What is required ▸ Once the line containing "RX_PARITY: if (rx_zero) begin" is located, give it again exactly, together with each line that follows it to the end of the entries, and add nothing else.

Provided information ▸
────────────────────

[src/rtl/uart_pkg.sv]
// Shared encodings for the uart_fmt block: parity modes, FSM states and the divisor floor.
package uart_pkg;

  localparam logic [1:0] PAR_NONE = 2'd0;
  localparam logic [1:0] PAR_EVEN = 2'd1;
  localparam logic [1:0] PAR_ODD  = 2'd2;

  // Below this many clocks-per-bit-minus-1 the mid-bit sample point is ill-defined.
  localparam int MIN_DIV = 3;

  typedef enum logic [2:0] {
    RX_IDLE, RX_START, RX_DATA, RX_PARITY, RX_STOP, RX_WAIT_HIGH
  } rx_state_t;

  typedef enum logic [2:0] {
    TX_IDLE, TX_START, TX_DATA, TX_PARITY, TX_STOP
  } tx_state_t;

  function automatic logic par_on(input logic [1:0] mode);
    case (mode)
      PAR_EVEN, PAR_ODD: return 1'b1;
      PAR_NONE:          return 1'b0;
      default:           return 1'b0;
    endcase
  endfunction

endpackage

[src/rtl/uart_bit_timer.sv]
// Loadable down-counter holding at zero; flag is "expired" for bit timing,
// or "still running" in the STRETCH variant used for the activity LEDs.
module uart_bit_timer #(
  parameter int W       = 16,
  parameter bit STRETCH = 1'b0
) (
  input  logic         clk,
  input  logic         rst,
  input  logic         load,
  input  logic [W-1:0] load_val,
  output logic         flag
);

  logic [W-1:0] cnt;

  always_ff @(posedge clk or posedge rst) begin
    if (rst)             cnt <= '0;
    else if (load)       cnt <= load_val;
    else if (cnt != '0)  cnt <= cnt - W'(1);
  end

  assign flag = STRETCH ? (cnt != '0) : (cnt == '0);

endmodule

[src/rtl/uart_fmt.sv]
// Full-duplex UART, 5..9 data bits, optional parity, 1/2 stop bits, runtime divisor.
// TX accepts one byte when idle (tx_ready); RX reports each frame as a one-cycle rx_valid pulse.
module uart_fmt
  import uart_pkg::*;
#(
  parameter int DATA_BITS   = 8,
  parameter int DIV_W       = 16,
  parameter int DEFAULT_DIV = 3,
  parameter int LED_W       = 17
) (
  input  logic                 clk,
  input  logic                 rst,
  input  logic                 rx,
  output logic                 tx,
  input  logic [DIV_W-1:0]     cfg_div,
  input  logic [1:0]           cfg_parity,
  input  logic                 cfg_stop2,
  input  logic                 tx_valid,
  input  logic [DATA_BITS-1:0] tx_data,
  output logic                 tx_ready,
  output logic                 rx_valid,
  output logic [DATA_BITS-1:0] rx_data,
  output logic                 rx_frame_err,
  output logic                 rx_parity_err,
  output logic                 rx_break,
  output logic                 is_transmitting,
  output logic                 is_receiving
);

  localparam int IDX_W = $clog2(DATA_BITS + 1);
  localparam logic [IDX_W-1:0] LAST_IDX = IDX_W'(DATA_BITS - 1);

  logic [DIV_W-1:0] d_eff;
  assign d_eff = (cfg_div < DIV_W'(MIN_DIV)) ? DIV_W'(MIN_DIV) : cfg_div;

  // ---------------- TX ----------------
  tx_state_t            tx_state, tx_state_n;
  logic [DATA_BITS-1:0] tx_sh, tx_sh_n;
  logic [IDX_W-1:0]     tx_idx, tx_idx_n;
  logic [DIV_W-1:0]     tx_div, tx_div_n, tx_tmr_val;
  logic                 tx_pbit, tx_pbit_n, tx_par_en, tx_par_en_n;
  logic                 tx_stop2, tx_stop2_n, tx_second, tx_second_n;
  logic                 tx_tmr_load, tx_zero, tx_go, tx_n;

  assign tx_ready = (tx_state == TX_IDLE);
  assign tx_go    = tx_valid && tx_ready;

  always_comb begin
    tx_state_n  = tx_state;
    tx_sh_n     = tx_sh;
    tx_idx_n    = tx_idx;
    tx_div_n    = tx_div;
    tx_pbit_n   = tx_pbit;
    tx_par_en_n = tx_par_en;
    tx_stop2_n  = tx_stop2;
    tx_second_n = tx_second;
    tx_tmr_load = 1'b0;
    tx_tmr_val  = tx_div;
    case (tx_state)
      TX_IDLE: if (tx_valid) begin
        tx_state_n  = TX_START;
        tx_sh_n     = tx_data;
        tx_pbit_n   = (^tx_data) ^ (cfg_parity == PAR_ODD);
        tx_par_en_n = par_on(cfg_parity);
        tx_stop2_n  = cfg_stop2;
        tx_div_n    = d_eff;
        tx_tmr_load = 1'b1;
        tx_tmr_val  = d_eff;
      end
      TX_START: if (tx_zero) begin
        tx_state_n  = TX_DATA;
        tx_idx_n    = '0;
        tx_tmr_load = 1'b1;
      end
      TX_DATA: if (tx_zero) begin
        tx_sh_n     = tx_sh >> 1;
        tx_idx_n    = tx_idx + IDX_W'(1);
        tx_tmr_load = 1'b1;
        tx_second_n = 1'b0;
        if (tx_idx == LAST_IDX) tx_state_n = tx_par_en ? TX_PARITY : TX_STOP;
      end
      TX_PARITY: if (tx_zero) begin
        tx_state_n  = TX_STOP;
        tx_tmr_load = 1'b1;
      end
      TX_STOP: if (tx_zero) begin
        if (tx_stop2 && !tx_second) begin
          tx_second_n = 1'b1;
          tx_tmr_load = 1'b1;
        end else begin
          tx_state_n = TX_IDLE;
        end
      end
      default: tx_state_n = TX_IDLE;
    endcase
    // The line level is registered from next-state values so tx stays glitch-free.
    case (tx_state_n)
      TX_START:  tx_n = 1'b0;
      TX_DATA:   tx_n = tx_sh_n[0];
      TX_PARITY: tx_n = tx_pbit_n;
      default:   tx_n = 1'b1;
    endcase
  end

  always_ff @(posedge clk or posedge rst) begin
    if (rst) begin
      tx_state  <= TX_IDLE;
      tx_sh     <= '0;
      tx_idx    <= '0;
      tx_div    <= DIV_W'(DEFAULT_DIV);
      tx_pbit   <= 1'b0;
      tx_par_en <= 1'b0;
      tx_stop2  <= 1'b0;
      tx_second <= 1'b0;
      tx        <= 1'b1;
    end else begin
      tx_state  <= tx_state_n;
      tx_sh     <= tx_sh_n;
      tx_idx    <= tx_idx_n;
      tx_div    <= tx_div_n;
      tx_pbit   <= tx_pbit_n;
      tx_par_en <= tx_par_en_n;
      tx_stop2  <= tx_stop2_n;
      tx_second <= tx_second_n;
      tx        <= tx_n;
    end
  end

  uart_bit_timer #(.W(DIV_W)) u_tx_tmr (
    .clk(clk), .rst(rst), .load(tx_tmr_load), .load_val(tx_tmr_val), .flag(tx_zero)
  );
  uart_bit_timer #(.W(LED_W), .STRETCH(1'b1)) u_tx_led (
    .clk(clk), .rst(rst), .load(tx_go), .load_val({LED_W{1'b1}}), .flag(is_transmitting)
  );

  // ---------------- RX ----------------
  logic                 rx_meta, rx_s;
  rx_state_t            rx_state, rx_state_n;
  logic [DATA_BITS-1:0] rx_sh, rx_sh_n, rx_data_n;
  logic [IDX_W-1:0]     rx_idx, rx_idx_n;
  logic [DIV_W-1:0]     rx_div, rx_div_n, rx_tmr_val;
  logic                 rx_pbit, rx_pbit_n, rx_par_en, rx_par_en_n, rx_odd, rx_odd_n;
  logic                 rx_valid_n, ferr_n, perr_n, brk_n;
  logic                 rx_tmr_load, rx_zero, rx_go;

  always_ff @(posedge clk or posedge rst) begin
    if (rst) begin
      rx_meta <= 1'b1;
      rx_s    <= 1'b1;
    end else begin
      rx_meta <= rx;
      rx_s    <= rx_meta;
    end
  end

  always_comb begin
    rx_state_n  = rx_state;
    rx_sh_n     = rx_sh;
    rx_idx_n    = rx_idx;
    rx_div_n    = rx_div;
    rx_pbit_n   = rx_pbit;
    rx_par_en_n = rx_par_en;
    rx_odd_n    = rx_odd;
    rx_data_n   = rx_data;
    rx_valid_n  = 1'b0;
    ferr_n      = rx_frame_err;
    perr_n      = rx_parity_err;
    brk_n       = rx_break;
    rx_go       = 1'b0;
    rx_tmr_load = 1'b0;
    rx_tmr_val  = rx_div;
    case (rx_state)
      RX_IDLE: if (!rx_s) begin
        rx_go       = 1'b1;
        rx_state_n  = RX_START;
        rx_div_n    = d_eff;
        rx_par_en_n = par_on(cfg_parity);
        rx_odd_n    = (cfg_parity == PAR_ODD);
        rx_tmr_load = 1'b1;
        rx_tmr_val  = d_eff >> 1;   // half a bit: later samples land mid-bit
      end
      RX_START: if (rx_zero) begin
        if (rx_s) begin
          rx_state_n = RX_IDLE;
        end else begin
          rx_state_n  = RX_DATA;
          rx_idx_n    = '0;
          rx_tmr_load = 1'b1;
        end
      end
      RX_DATA: if (rx_zero) begin
        rx_sh_n     = {rx_s, rx_sh[DATA_BITS-1:1]};
        rx_idx_n    = rx_idx + IDX_W'(1);
        rx_tmr_load = 1'b1;
        if (rx_idx == LAST_IDX) rx_state_n = rx_par_en ? RX_PARITY : RX_STOP;
      end
      RX_PARITY: if (rx_zero) begin
        rx_pbit_n   = rx_s;
        rx_tmr_load = 1'b1;
        rx_state_n  = RX_STOP;
      end
      RX_STOP: if (rx_zero) begin
        rx_valid_n = 1'b1;
        rx_data_n  = rx_sh;
        ferr_n     = !rx_s;
        perr_n     = rx_par_en && (((^rx_sh) ^ rx_pbit) != rx_odd);
        brk_n      = !rx_s && (rx_sh == '0) && !(rx_par_en && rx_pbit);
        rx_state_n = rx_s ? RX_IDLE : RX_WAIT_HIGH;
      end
      RX_WAIT_HIGH: if (rx_s) rx_state_n = RX_IDLE;
      default: rx_state_n = RX_IDLE;
    endcase
  end

  always_ff @(posedge clk or posedge rst) begin
    if (rst) begin
      rx_state      <= RX_IDLE;
      rx_sh         <= '0;
      rx_idx        <= '0;
      rx_div        <= DIV_W'(DEFAULT_DIV);
      rx_pbit       <= 1'b0;
      rx_par_en     <= 1'b0;
      rx_odd        <= 1'b0;
      rx_valid      <= 1'b0;
      rx_data       <= '0;
      rx_frame_err  <= 1'b0;
      rx_parity_err <= 1'b0;
      rx_break      <= 1'b0;
    end else begin
      rx_state      <= rx_state_n;
      rx_sh         <= rx_sh_n;
      rx_idx        <= rx_idx_n;
      rx_div        <= rx_div_n;
      rx_pbit       <= rx_pbit_n;
      rx_par_en     <= rx_par_en_n;
      rx_odd        <= rx_odd_n;
      rx_valid      <= rx_valid_n;
      rx_data       <= rx_data_n;
      rx_frame_err  <= ferr_n;
      rx_parity_err <= perr_n;
      rx_break      <= brk_n;
    end
  end

  uart_bit_timer #(.W(DIV_W)) u_rx_tmr (
    .clk(clk), .rst(rst), .load(rx_tmr_load), .load_val(rx_tmr_val), .flag(rx_zero)
  );
  uart_bit_timer #(.W(LED_W), .STRETCH(1'b1)) u_rx_led (
    .clk(clk), .rst(rst), .load(rx_go), .load_val({LED_W{1'b1}}), .flag(is_receiving)
  );

endmodule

────────────────────

Response to this exercise ▸
      RX_PARITY: if (rx_zero) begin
        rx_pbit_n   = rx_s;
        rx_tmr_load = 1'b1;
        rx_state_n  = RX_STOP;
      end
      RX_STOP: if (rx_zero) begin
        rx_valid_n = 1'b1;
        rx_data_n  = rx_sh;
        ferr_n     = !rx_s;
        perr_n     = rx_par_en && (((^rx_sh) ^ rx_pbit) != rx_odd);
        brk_n      = !rx_s && (rx_sh == '0) && !(rx_par_en && rx_pbit);
        rx_state_n = rx_s ? RX_IDLE : RX_WAIT_HIGH;
      end
      RX_WAIT_HIGH: if (rx_s) rx_state_n = RX_IDLE;
      default: rx_state_n = RX_IDLE;
    endcase
  end

  always_ff @(posedge clk or posedge rst) begin
    if (rst) begin
      rx_state      <= RX_IDLE;
      rx_sh         <= '0;
      rx_idx        <= '0;
      rx_div        <= DIV_W'(DEFAULT_DIV);
      rx_pbit       <= 1'b0;
      rx_par_en     <= 1'b0;
      rx_odd        <= 1'b0;
      rx_valid      <= 1'b0;
      rx_data       <= '0;
      rx_frame_err  <= 1'b0;
      rx_parity_err <= 1'b0;
      rx_break      <= 1'b0;
    end else begin
      rx_state      <= rx_state_n;
      rx_sh         <= rx_sh_n;
      rx_idx        <= rx_idx_n;
      rx_div        <= rx_div_n;
      rx_pbit       <= rx_pbit_n;
      rx_par_en     <= rx_par_en_n;
      rx_odd        <= rx_odd_n;
      rx_valid      <= rx_valid_n;
      rx_data       <= rx_data_n;
      rx_frame_err  <= ferr_n;
      rx_parity_err <= perr_n;
      rx_break      <= brk_n;
    end
  end

  uart_bit_timer #(.W(DIV_W)) u_rx_tmr (
    .clk(clk), .rst(rst), .load(rx_tmr_load), .load_val(rx_tmr_val), .flag(rx_zero)
  );
  uart_bit_timer #(.W(LED_W), .STRETCH(1'b1)) u_rx_led (
    .clk(clk), .rst(rst), .load(rx_go), .load_val({LED_W{1'b1}}), .flag(is_receiving)
  );

endmodule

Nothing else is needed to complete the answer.